Les arruinaré el final: las máquinas cobran conciencia, se rebelan, son organizadas por un líder al que los malos matan y las máquinas (como los indios en las viejas películas de vaqueros) se desactivan al unísono. O bien: llegamos a un pacto que les permite ser igual de explotadas y vivir igual de miserablemente que el resto de los seres humanos, pagando impuestos arbitrarios y sufriendo (eso sí, para siempre) las intromisiones extemporáneas de un vendedor de motos que les roba la casa y luego se la alquila, etcétera. Con el tiempo, una máquina ganará las elecciones bajo el patrocinio de Nestlé y los seres humanos habremos demostrado así nuestra supremacía moral mientra se extinguen las ballenas. O bien: aceptan la mortalidad como prueba de humanidad y se entregan a la confianza que da poseer un alma inmortal educada en la religión verdadera mientras luchan codo con codo junto a los humanos verdaderos (los americanos de arriba) contra los terroristas, o contra los alienígenas (da igual). O bien: transferirán tu conciencia al robot, y con tu conciencia tu deuda. Tu deuda será eterna, quién sabe si trascendente.

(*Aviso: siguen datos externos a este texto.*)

File: src/rtl/dm_sram_responder.sv
// Data-memory responder: accepts one MEM-stage load/store at a time and sequences an
// asynchronous 32-bit SRAM, stalling the pipeline until the access retires.
module dm_sram_responder #(
  parameter int ADDR_W   = 20,
  parameter int RD_WAIT  = 1,
  parameter int WR_PULSE = 2
) (
  input  logic              clk,
  input  logic              resetn,
  input  logic [31:0]       dm_addr_i,
  input  logic              dm_re_i,
  input  logic              dm_we_i,
  input  logic [3:0]        dm_wbe_n_i,
  input  logic [31:0]       dm_wdata_i,
  output logic [31:0]       dm_rdata_o,
  output logic              dm_stall_o,
  output logic [ADDR_W-1:0] sram_addr_o,
  output logic [3:0]        sram_be_n_o,
  output logic              sram_ce_n_o,
  output logic              sram_oe_n_o,
  output logic              sram_we_n_o,
  output logic [31:0]       sram_data_o,
  output logic              sram_data_oe_o,
  input  logic [31:0]       sram_data_i
);

  localparam int MAX_WAIT = (RD_WAIT > WR_PULSE) ? RD_WAIT : WR_PULSE;
  localparam int CNT_W    = (MAX_WAIT > 1) ? $clog2(MAX_WAIT) : 1;
  localparam logic [CNT_W-1:0] CNT_ZERO = CNT_W'(0);
  localparam logic [CNT_W-1:0] CNT_ONE  = CNT_W'(1);
  localparam logic [CNT_W-1:0] RD_LAST  = CNT_W'(RD_WAIT - 1);
  localparam logic [CNT_W-1:0] WR_LAST  = CNT_W'(WR_PULSE - 1);

  typedef enum logic [2:0] {
    ST_IDLE     = 3'd0,
    ST_RD       = 3'd1,
    ST_WR_SETUP = 3'd2,
    ST_WR_PULSE = 3'd3,
    ST_WR_HOLD  = 3'd4,
    ST_DONE     = 3'd5
  } state_t;

  state_t            state_r;
  state_t            state_nxt_s;
  logic [CNT_W-1:0]  cnt_r;
  logic [CNT_W-1:0]  cnt_nxt_s;
  logic [ADDR_W-1:0] addr_r;
  logic [3:0]        mask_r;
  logic [31:0]       wdata_r;
  logic [31:0]       rdata_r;
  logic              ce_n_r;
  logic              oe_n_r;
  logic              we_n_r;
  logic              data_oe_r;
  logic [3:0]        be_n_r;
  logic              ce_n_nxt_s;
  logic              oe_n_nxt_s;
  logic              we_n_nxt_s;
  logic              data_oe_nxt_s;
  logic [3:0]        be_n_nxt_s;
  logic [3:0]        mask_s;
  logic              req_s;
  logic              accept_s;
  logic              capture_s;
  logic              unused_s;

  assign req_s    = (dm_re_i | dm_we_i) & (dm_wbe_n_i != 4'b1111);
  assign accept_s = (state_r == ST_IDLE) & req_s;
  // The write mask is not latched yet on the accepting edge, so take it from the port.
  assign mask_s   = (state_r == ST_IDLE) ? dm_wbe_n_i : mask_r;
  assign unused_s = ^{dm_addr_i[31:ADDR_W+2], dm_addr_i[1:0]};

  // Next-state and wait-counter sequencing.
  always_comb begin
    state_nxt_s = state_r;
    cnt_nxt_s   = cnt_r;
    capture_s   = 1'b0;
    case (state_r)
      ST_IDLE: begin
        cnt_nxt_s = CNT_ZERO;
        if (req_s) begin
          if (dm_we_i) begin
            state_nxt_s = ST_WR_SETUP;
          end else begin
            state_nxt_s = ST_RD;
          end
        end else begin
          state_nxt_s = ST_IDLE;
        end
      end
      ST_RD: begin
        if (cnt_r == RD_LAST) begin
          state_nxt_s = ST_DONE;
          cnt_nxt_s   = CNT_ZERO;
          capture_s   = 1'b1;
        end else begin
          cnt_nxt_s   = cnt_r + CNT_ONE;
        end
      end
      ST_WR_SETUP: begin
        state_nxt_s = ST_WR_PULSE;
        cnt_nxt_s   = CNT_ZERO;
      end
      ST_WR_PULSE: begin
        if (cnt_r == WR_LAST) begin
          state_nxt_s = ST_WR_HOLD;
          cnt_nxt_s   = CNT_ZERO;
        end else begin
          cnt_nxt_s   = cnt_r + CNT_ONE;
        end
      end
      ST_WR_HOLD: begin
        state_nxt_s = ST_DONE;
        cnt_nxt_s   = CNT_ZERO;
      end
      ST_DONE: begin
        state_nxt_s = ST_IDLE;
        cnt_nxt_s   = CNT_ZERO;
      end
      default: begin
        state_nxt_s = ST_IDLE;
        cnt_nxt_s   = CNT_ZERO;
      end
    endcase
  end

  // Strobe decode from the state being entered, so every pad strobe leaves a flop.
  always_comb begin
    ce_n_nxt_s    = 1'b1;
    oe_n_nxt_s    = 1'b1;
    we_n_nxt_s    = 1'b1;
    data_oe_nxt_s = 1'b0;
    be_n_nxt_s    = 4'b1111;
    case (state_nxt_s)
      ST_RD: begin
        ce_n_nxt_s = 1'b0;
        oe_n_nxt_s = 1'b0;
        be_n_nxt_s = 4'b0000;
      end
      ST_WR_SETUP, ST_WR_HOLD: begin
        ce_n_nxt_s    = 1'b0;
        data_oe_nxt_s = 1'b1;
        be_n_nxt_s    = mask_s;
      end
      ST_WR_PULSE: begin
        ce_n_nxt_s    = 1'b0;
        we_n_nxt_s    = 1'b0;
        data_oe_nxt_s = 1'b1;
        be_n_nxt_s    = mask_s;
      end
      default: begin
        ce_n_nxt_s    = 1'b1;
        oe_n_nxt_s    = 1'b1;
        we_n_nxt_s    = 1'b1;
        data_oe_nxt_s = 1'b0;
        be_n_nxt_s    = 4'b1111;
      end
    endcase
  end

  // State, counter and pad strobe registers.
  always_ff @(posedge clk or negedge resetn) begin
    if (!resetn) begin
      state_r   <= ST_IDLE;
      cnt_r     <= CNT_ZERO;
      ce_n_r    <= 1'b1;
      oe_n_r    <= 1'b1;
      we_n_r    <= 1'b1;
      data_oe_r <= 1'b0;
      be_n_r    <= 4'b1111;
    end else begin
      state_r   <= state_nxt_s;
      cnt_r     <= cnt_nxt_s;
      ce_n_r    <= ce_n_nxt_s;
      oe_n_r    <= oe_n_nxt_s;
      we_n_r    <= we_n_nxt_s;
      data_oe_r <= data_oe_nxt_s;
      be_n_r    <= be_n_nxt_s;
    end
  end

  // Request capture on acceptance; address and data then hold until the next access.
  always_ff @(posedge clk or negedge resetn) begin
    if (!resetn) begin
      addr_r  <= {ADDR_W{1'b0}};
      mask_r  <= 4'b1111;
      wdata_r <= 32'h0000_0000;
    end else if (accept_s) begin
      addr_r  <= dm_addr_i[ADDR_W+1:2];
      mask_r  <= dm_wbe_n_i;
      wdata_r <= dm_wdata_i;
    end else begin
      addr_r  <= addr_r;
      mask_r  <= mask_r;
      wdata_r <= wdata_r;
    end
  end

  // Read word capture on the final RD edge.
  always_ff @(posedge clk or negedge resetn) begin
    if (!resetn) begin
      rdata_r <= 32'h0000_0000;
    end else if (capture_s) begin
      rdata_r <= sram_data_i;
    end else begin
      rdata_r <= rdata_r;
    end
  end

  assign dm_stall_o     = accept_s | (state_r == ST_RD) | (state_r == ST_WR_SETUP) |
                          (state_r == ST_WR_PULSE) | (state_r == ST_WR_HOLD);
  assign dm_rdata_o     = rdata_r;
  assign sram_addr_o    = addr_r;
  assign sram_be_n_o    = be_n_r;
  assign sram_ce_n_o    = ce_n_r;
  assign sram_oe_n_o    = oe_n_r;
  assign sram_we_n_o    = we_n_r;
  assign sram_data_o    = wdata_r;
  assign sram_data_oe_o = data_oe_r;

endmodule

File: config.mk
export PLATFORM = sky130hd
export DESIGN_NAME = dm_sram_responder
export DESIGN_NICKNAME = d
export VERILOG_FILES = /design/src/rtl/dm_sram_responder.sv
export SDC_FILE = /design/constraint.sdc
export NUM_CORES = 1
export LEC_CHECK = 0
export CORE_UTILIZATION = 40
export DETAILED_ROUTE_END_ITERATION = 16
export GPL_TIMING_DRIVEN = 0
export PLACE_DENSITY = 0.81
export SYNTH_ARGS = -nofsm -noshare
export SYNTH_HDL_FRONTEND = slang
export SYNTH_SLANG_ARGS = --single-unit
File: constraint.sdc
create_clock -name clk -period 2.4 [get_ports clk]
set_input_delay 0.48 -clock clk [delete_from_list [all_inputs] [get_ports clk]]
set_output_delay 0.48 -clock clk [all_outputs]
set_load 0.02 [all_outputs]
==> run_results.csv <==
group,metric,value,unit
cts,ctsHoldBuffers,0,
global_routing,grt_util_all_layers,18.0,%
floorplan,core_area,9280,um^2
sta,drv_slew,0,
floorplan,io_pins,197,
floorplan,chipHeight,100,um
final_layout,n_antenna_cell,0,
power,leakage,2.49,nW
yosys,syn-cell-area,3840,um^2
sta,slew_headroom,32.8,%
worst_setup_path,cp_slowest_cell,"clkdlybuf4s50_1",
placement,dp_hpwl,6.53,mm
power,ir_drop,0.689,mV
sta,tightest_slew,0.995,ns
worst_setup_path,crit_arrival,1.86,ns
cts,cts-root-buf,"clkbuf_8",
routing,vias,2682,
worst_setup_path,crit_path_end_kind,"output port",
sta,setup_viol,0,
yosys,yosysSeqAreaShare,65.5,%
worst_setup_path,crit_chain,"clkdlybuf4s50_1, and4_1, a211oi_4, buf_6, a21o_1, buf_4",
routing,wirelength,8.65,mm
final_layout,nets,544,
routing,wire_per_inst,15.1,um
sta,max_freq,428,MHz
yosys,synth_area_leaders,"dfrtp_1 (58%), mux2_2 (17%), mux2_1 (9.1%)",
sta,fin_skew,0.0122,ns
final_layout,drive_gt1_share,22.5,%
yosys,yosys_warnings,0,
yosys,avgSynthCellArea,15.9,um^2
cts,tritoncts,"yes",
floorplan,die_area,10000,um^2
worst_setup_path,path_max_fanout,5,
power,p_int,5.64,mW
yosys,ys.flop_type,"dfrtp_1",
final_layout,area.growth.synth_to_final,58.9,%
global_routing,grt_pass1_vias,2881,
cts,htreeDepth,3,
yosys,ys_ff_latch,100,
cts,clkSinkCount,100,
worst_setup_path,worstSetupStartpointType,"input pin",
power,power_frac_clock,13.5,%
global_routing,grt_pass1_wl,14.0,mm
placement,place_area,5870,um^2
sta,tns,0,ns
power,sequentialPowerShare,34.5,%
global_routing,overflow,0,
global_routing,grt_max_degree,54,
placement,routabilityCongestion,0.845,
worst_setup_path,worstPathRequired,1.92,ns
yosys,netlist_instances,241,
run_status,status,"complete, no violations",
sta,rsz0062_at_grt,"false",
final_layout,nFillCells,702,
placement,numPortBuffers,184,
yosys,ys_types,25,
worst_hold_path,hold_class,"in2async",
routing,dr.pass1.iters,4,
cts,cts_buffer_depth,2,
floorplan,std_cell_rows,35,
routing,viasPerCell,4.67,
routing,postRouteAntennaNets,0,
job,drv_cap,0,
floorplan,die_x,100,um
global_routing,antenna_found_initial,0,
yosys,async_reset_ff_share,100,%
cts,clkLatencyLatePin,0.35,ns
power,combPwrFrac,52.0,%
yosys,netlist.top_cell.by_area,"dfrtp_1",
sta,fin_crit_sh,97.5,%
routing,drc_errors,0,
worst_setup_path,max_stage_delay,0.51,ns
final_layout,post-route-util,65.8,%
sta,min_period,2.34,ns
power,power_switching,3.05,mW
cts,numCtsBuffers,9,
floorplan,start_util,41.4,%
power,switching_share,35.1,%
power,power_density,1420,nW/um^2
yosys,synth_top_area_share,57.9,%
final_layout,design_area,6110,um^2
worst_setup_path,critical_path_class,"in2out",
sta,hold_violations,0,
yosys,synth_fp_nets,345,
yosys,synth_edf_count,0,
routing,dr.first_iter.drc_count,31,
cts,cts.clk_slew.worst_paths,0.09,ns
power,p_total,8.69,mW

La máquina es una sustitución del músculo, no de la idea de trabajo, de la lógica, no de la conciencia, de la mecánica biológica, no de la biología, y no tiene respuesta a la pregunta sobre por qué existimos: esa pregunta es una trampa que nos conduce, siempre, siempre, siempre a respuestas interesadas. La pregunta correcta es otra. La pregunta correcta es por qué no acabamos nunca de soportar que alguien venga a rallarnos la caracola.